The microstructure of the potato samples was observed under a stereomicroscope (Lumar, V12 SteREO Carl Zeiss; Carl Zeiss, Oberkochen, Germany) at a magnification of 45× and 80× 10 min after the treatment. The samples were stained with 0.1% toluidine blue O (TBO), to observe the cell walls (Obrien, Feder & McCully, 1964). We sectioned the potato cube and placed the sliced sections on a clean microscope slide. Then, we flooded the sections with an aqueous solution of 0.1% TBO for 1 min. The stain was removed gently from the potato surface by using a piece of filter paper and the samples were washed with water until there was no excess stain around the sample. Nine (3 × 3, three samples for each treatment and three different sections in each sample) sections were examined in each treatment.

Mean and standard deviations were calculated using SPSS 24.0 software (IBM, Armonk, NY, USA). T-ANOVA was used to detect significant differences between mean. Significance was set at p < 0.05 for the ANOVA matrix F value.

Results and Discussion

The technology of an isochoric system is very simple relative to that of a comparable high-pressure freezing (hyperbaric) system. Unlike a hyperbaric freezing system, an isochoric system contains no moving parts and requires no power for continuous operation. There is also no concern with sealing the chamber around moving parts or deterioration of moving parts (Mikus et al., 2016; Rubinsky, Perez & Carlson, 2005). Figure 2A shows a schematic of the device. It is a rigid closed container designed to withstand the pressure. Figure 2B shows a photograph of the isochoric device used in this study. It is a capped cylinder made from a standard commercial stainless steel pressure vessel.
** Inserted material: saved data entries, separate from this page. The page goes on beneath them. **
**src/rtl/pps_pkg.sv**
```systemverilog
`timescale 1ns/1ps
package pps_pkg;
  typedef enum logic [1:0] {
    TBL_NONE = 2'd0,
    TBL_SLOW = 2'd1,
    TBL_LSB  = 2'd2,
    TBL_MSB  = 2'd3
  } tbl_sel_e;

  localparam int unsigned SLOW_PAGE_IDX  = 0;
  localparam int unsigned LSB_LEARN_IDX  = 1;
  localparam int unsigned MSB_LEARN_IDX  = 0;
  localparam int unsigned SLOW_SRC_LAYER = 0;
endpackage

```
**src/rtl/pps_page_class.sv**
```systemverilog
`timescale 1ns/1ps
module pps_page_class
  import pps_pkg::*;
#(
  parameter int unsigned LAYER_W = 5,
  parameter int unsigned IDX_W   = 4
) (
  input  logic [LAYER_W-1:0] layer,
  input  logic [IDX_W-1:0]   index,
  input  logic               msb,
  output tbl_sel_e           tbl,
  output logic               learn
);
  always_comb begin
    tbl   = TBL_NONE;
    learn = 1'b0;
    if (msb) begin
      tbl   = TBL_MSB;
      learn = (index == IDX_W'(MSB_LEARN_IDX));
    end else if (index == IDX_W'(SLOW_PAGE_IDX)) begin
      tbl   = TBL_SLOW;
      learn = (layer == LAYER_W'(SLOW_SRC_LAYER));
    end else begin
      tbl   = TBL_LSB;
      learn = (index == IDX_W'(LSB_LEARN_IDX));
    end
  end
endmodule

```
**src/rtl/pps_entry.sv**
```systemverilog
`timescale 1ns/1ps
module pps_entry #(
  parameter int unsigned TIME_W = 16
) (
  input  logic              clk,
  input  logic              rst_n,
  input  logic              clear,
  input  logic              load,
  input  logic [TIME_W-1:0] din,
  output logic [TIME_W-1:0] q,
  output logic              vld
);
  logic vld_d;

  always_comb begin
    vld_d = vld;
    if (clear)     vld_d = 1'b0;
    else if (load) vld_d = 1'b1;
  end

  always_ff @(posedge clk or negedge rst_n) begin
    if (!rst_n) vld <= 1'b0;
    else        vld <= vld_d;
  end

  always_ff @(posedge clk) begin
    if (load) q <= din;
  end
endmodule

```
**src/rtl/pps_learn_store.sv**
```systemverilog
`timescale 1ns/1ps
module pps_learn_store
  import pps_pkg::*;
#(
  parameter int unsigned LAYERS = 32,
  parameter int unsigned TIME_W = 16,
  localparam int unsigned LAYER_W = (LAYERS > 1) ? $clog2(LAYERS) : 1
) (
  input  logic               clk,
  input  logic               rst_n,
  input  logic               erase,
  input  logic               wr_en,
  input  tbl_sel_e           wr_tbl,
  input  logic [LAYER_W-1:0] wr_layer,
  input  logic [TIME_W-1:0]  wr_time,
  input  tbl_sel_e           rd_tbl,
  input  logic [LAYER_W-1:0] rd_layer,
  output logic [TIME_W-1:0]  rd_time,
  output logic               rd_vld
);
  logic [LAYERS*TIME_W-1:0] lsb_flat, msb_flat;
  logic [LAYERS-1:0]        lsb_vld, msb_vld;
  logic [TIME_W-1:0]        slow_time;
  logic                     slow_vld;
  logic                     wr_ok;

  assign wr_ok = wr_en && !erase;

  for (genvar g = 0; g < LAYERS; g++) begin : g_layer
    logic ld_lsb, ld_msb;
    assign ld_lsb = wr_ok && (wr_tbl == TBL_LSB) && (wr_layer == LAYER_W'(g));
    assign ld_msb = wr_ok && (wr_tbl == TBL_MSB) && (wr_layer == LAYER_W'(g));

    pps_entry #(.TIME_W(TIME_W)) i_lsb (
      .clk(clk), .rst_n(rst_n), .clear(erase), .load(ld_lsb), .din(wr_time),
      .q(lsb_flat[g*TIME_W +: TIME_W]), .vld(lsb_vld[g])
    );
    pps_entry #(.TIME_W(TIME_W)) i_msb (
      .clk(clk), .rst_n(rst_n), .clear(erase), .load(ld_msb), .din(wr_time),
      .q(msb_flat[g*TIME_W +: TIME_W]), .vld(msb_vld[g])
    );
  end

  pps_entry #(.TIME_W(TIME_W)) i_slow (
    .clk(clk), .rst_n(rst_n), .clear(erase),
    .load(wr_ok && (wr_tbl == TBL_SLOW)), .din(wr_time),
    .q(slow_time), .vld(slow_vld)
  );

  logic hit;
  always_comb begin
    hit = wr_en && (wr_tbl == rd_tbl) && (rd_tbl != TBL_NONE) &&
          ((rd_tbl == TBL_SLOW) || (wr_layer == rd_layer));
    unique case (rd_tbl)
      TBL_SLOW: begin rd_time = slow_time;                           rd_vld = slow_vld;          end
      TBL_LSB:  begin rd_time = lsb_flat[rd_layer*TIME_W +: TIME_W]; rd_vld = lsb_vld[rd_layer]; end
      TBL_MSB:  begin rd_time = msb_flat[rd_layer*TIME_W +: TIME_W]; rd_vld = msb_vld[rd_layer]; end
      default:  begin rd_time = '0;                                  rd_vld = 1'b0;              end
    endcase
    if (erase) begin
      rd_vld = 1'b0;
    end else if (hit) begin
      rd_time = wr_time;
      rd_vld  = 1'b1;
    end
  end

  p_erase_clears_r10: assert property (@(posedge clk) disable iff (!rst_n)
    erase |=> (lsb_vld == '0) && (msb_vld == '0) && !slow_vld);

  p_load_valid_r3: assert property (@(posedge clk) disable iff (!rst_n)
    (wr_en && !erase && wr_tbl == TBL_LSB) |=> lsb_vld[$past(wr_layer)]);

  p_slow_load_r5: assert property (@(posedge clk) disable iff (!rst_n)
    (wr_en && !erase && wr_tbl == TBL_SLOW) |=> (slow_vld && slow_time == $past(wr_time)));
endmodule

```
**src/rtl/pps_ptime_calc.sv**
```systemverilog
`timescale 1ns/1ps
module pps_ptime_calc #(
  parameter int unsigned TIME_W  = 16,
  parameter int unsigned NSKIP_W = 3,
  localparam int unsigned SUM_W  = TIME_W + NSKIP_W + 3
) (
  input  logic [TIME_W-1:0]  learned,
  input  logic               use_ok,
  input  logic [NSKIP_W-1:0] nskip,
  input  logic [TIME_W-1:0]  tpcy,
  input  logic [TIME_W-1:0]  tpsu,
  input  logic [TIME_W-1:0]  tp,
  output logic               partial,
  output logic [TIME_W-1:0]  ptime
);
  logic [SUM_W-1:0] loops, cut, gain, base, diff;

  always_comb begin
    loops   = SUM_W'(nskip) + SUM_W'(1);
    cut     = loops * SUM_W'(tpcy);
    gain    = SUM_W'(tpsu) + SUM_W'(tp);
    base    = SUM_W'(learned) + gain;
    diff    = base - cut;
    partial = use_ok && (base > cut) && (gain < cut);
    ptime   = partial ? diff[TIME_W-1:0] : '0;
  end
endmodule

```
**src/rtl/pps_sched.sv**
```systemverilog
`timescale 1ns/1ps
module pps_sched
  import pps_pkg::*;
#(
  parameter int unsigned LAYERS  = 32,
  parameter int unsigned PAGES   = 16,
  parameter int unsigned TIME_W  = 16,
  parameter int unsigned NSKIP_W = 3,
  localparam int unsigned LAYER_W = (LAYERS > 1) ? $clog2(LAYERS) : 1,
  localparam int unsigned IDX_W   = (PAGES > 1) ? $clog2(PAGES) : 1
) (
  input  logic               clk,
  input  logic               rst_n,
  input  logic               req_valid,
  input  logic [LAYER_W-1:0] req_layer,
  input  logic [IDX_W-1:0]   req_index,
  input  logic               req_msb,
  input  logic               meas_valid,
  input  logic [LAYER_W-1:0] meas_layer,
  input  logic [IDX_W-1:0]   meas_index,
  input  logic               meas_msb,
  input  logic [TIME_W-1:0]  meas_time,
  input  logic               erase,
  input  logic [NSKIP_W-1:0] cfg_nskip,
  input  logic [TIME_W-1:0]  cfg_tpcy,
  input  logic [TIME_W-1:0]  cfg_tpsu,
  input  logic [TIME_W-1:0]  cfg_tp,
  output logic               rsp_valid,
  output logic               rsp_partial,
  output logic [TIME_W-1:0]  rsp_time
);
  logic [1:0] rst_sync_q;
  logic       rst_i_n;

  always_ff @(posedge clk or negedge rst_n) begin
    if (!rst_n) rst_sync_q <= 2'b00;
    else        rst_sync_q <= {rst_sync_q[0], 1'b1};
  end
  assign rst_i_n = rst_sync_q[1];

  tbl_sel_e req_tbl, meas_tbl;
  logic     req_learn, meas_learn;

  pps_page_class #(.LAYER_W(LAYER_W), .IDX_W(IDX_W)) i_req_cls (
    .layer(req_layer), .index(req_index), .msb(req_msb),
    .tbl(req_tbl), .learn(req_learn)
  );
  pps_page_class #(.LAYER_W(LAYER_W), .IDX_W(IDX_W)) i_meas_cls (
    .layer(meas_layer), .index(meas_index), .msb(meas_msb),
    .tbl(meas_tbl), .learn(meas_learn)
  );

  logic [TIME_W-1:0] lrn_time;
  logic              lrn_vld;

  pps_learn_store #(.LAYERS(LAYERS), .TIME_W(TIME_W)) i_store (
    .clk(clk), .rst_n(rst_i_n), .erase(erase),
    .wr_en(meas_valid && meas_learn), .wr_tbl(meas_tbl),
    .wr_layer(meas_layer), .wr_time(meas_time),
    .rd_tbl(req_tbl), .rd_layer(req_layer),
    .rd_time(lrn_time), .rd_vld(lrn_vld)
  );

  logic              calc_partial;
  logic [TIME_W-1:0] calc_time;

  pps_ptime_calc #(.TIME_W(TIME_W), .NSKIP_W(NSKIP_W)) i_calc (
    .learned(lrn_time), .use_ok(lrn_vld && !req_learn),
    .nskip(cfg_nskip), .tpcy(cfg_tpcy), .tpsu(cfg_tpsu), .tp(cfg_tp),
    .partial(calc_partial), .ptime(calc_time)
  );

  logic rsp_valid_d;
  assign rsp_valid_d = req_valid;

  always_ff @(posedge clk or negedge rst_i_n) begin
    if (!rst_i_n) rsp_valid <= 1'b0;
    else          rsp_valid <= rsp_valid_d;
  end

  always_ff @(posedge clk) begin
    if (req_valid) begin
      rsp_partial <= calc_partial;
      rsp_time    <= calc_time;
    end
  end

  p_rsp_follows_req_r2: assert property (@(posedge clk) disable iff (!rst_i_n)
    req_valid |=> rsp_valid);
  p_rsp_idle_r2: assert property (@(posedge clk) disable iff (!rst_i_n)
    !req_valid |=> !rsp_valid);
  p_lsb_learn_full_r3: assert property (@(posedge clk) disable iff (!rst_i_n)
    (req_valid && !req_msb && req_index == IDX_W'(LSB_LEARN_IDX)) |=> !rsp_partial);
  p_msb_learn_full_r6: assert property (@(posedge clk) disable iff (!rst_i_n)
    (req_valid && req_msb && req_index == IDX_W'(MSB_LEARN_IDX)) |=> !rsp_partial);
  p_partial_shorter_r7: assert property (@(posedge clk) disable iff (!rst_i_n)
    (req_valid && calc_partial) |=> (rsp_partial && rsp_time < $past(lrn_time) && rsp_time != '0));
  p_full_zero_r8: assert property (@(posedge clk) disable iff (!rst_i_n)
    (rsp_valid && !rsp_partial) |-> (rsp_time == '0));
  p_erase_full_r10: assert property (@(posedge clk) disable iff (!rst_i_n)
    (req_valid && erase) |=> !rsp_partial);
endmodule

```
Control over the isochoric refrigeration process is also very simple. Figure 2 shows that we have used a pressure transducer connected to the vessel for control. In an isochoric refrigeration system, either only temperature or pressure need to be controlled. A two-phase system in a closed fixed volume is always at thermodynamic equilibrium. Therefore, either pressure or temperature completely specifies the system. In contrast, in a hyperbaric system, there is the need to control both temperature and pressure (Koch et al., 1996).

Figure 3 was obtained from measurements made with the pressure transducer in Fig. 2 during an isochoric freezing experiment. It shows a typical curve depicting the change in pressure with time during the isochoric refrigeration process in our experiments. The interesting aspect is that the pressure reaches steady state and stays at that value for over an hour, to the termination of the experiment. This demonstrates that the isochoric system has reached thermodynamic equilibrium. The time to reach steady state obviously depends on the thermal mass of the device and the heat transfer coefficient to the cooling bath. In all our experiments, the samples reached isochoric thermodynamic equilibrium, and our results represent the state of the treated material after it has reached thermodynamic equilibrium.

The pressure in the isochoric chamber was measured during the experiment with the pressure transducer in Fig. 2.

Figure 3: The pressure in the isochoric chamber was measured during the experiment with the pressure transducer in Fig. 2.

This figure shows a typical pressure measurement over time in the isochoric system during the potato freezing experiment.

Figures 4 and 5 compare, respectively, the weight loss and color change after 2 h of: (a) freezing to −5 °C in an isochoric system; (b) freezing to −5 °C in isobaric conditions; and (c) storage in an isotonic sucrose solution at room temperature. Figure 6 describes the microscopic micrographs that provide an explanation for the mechanisms involved.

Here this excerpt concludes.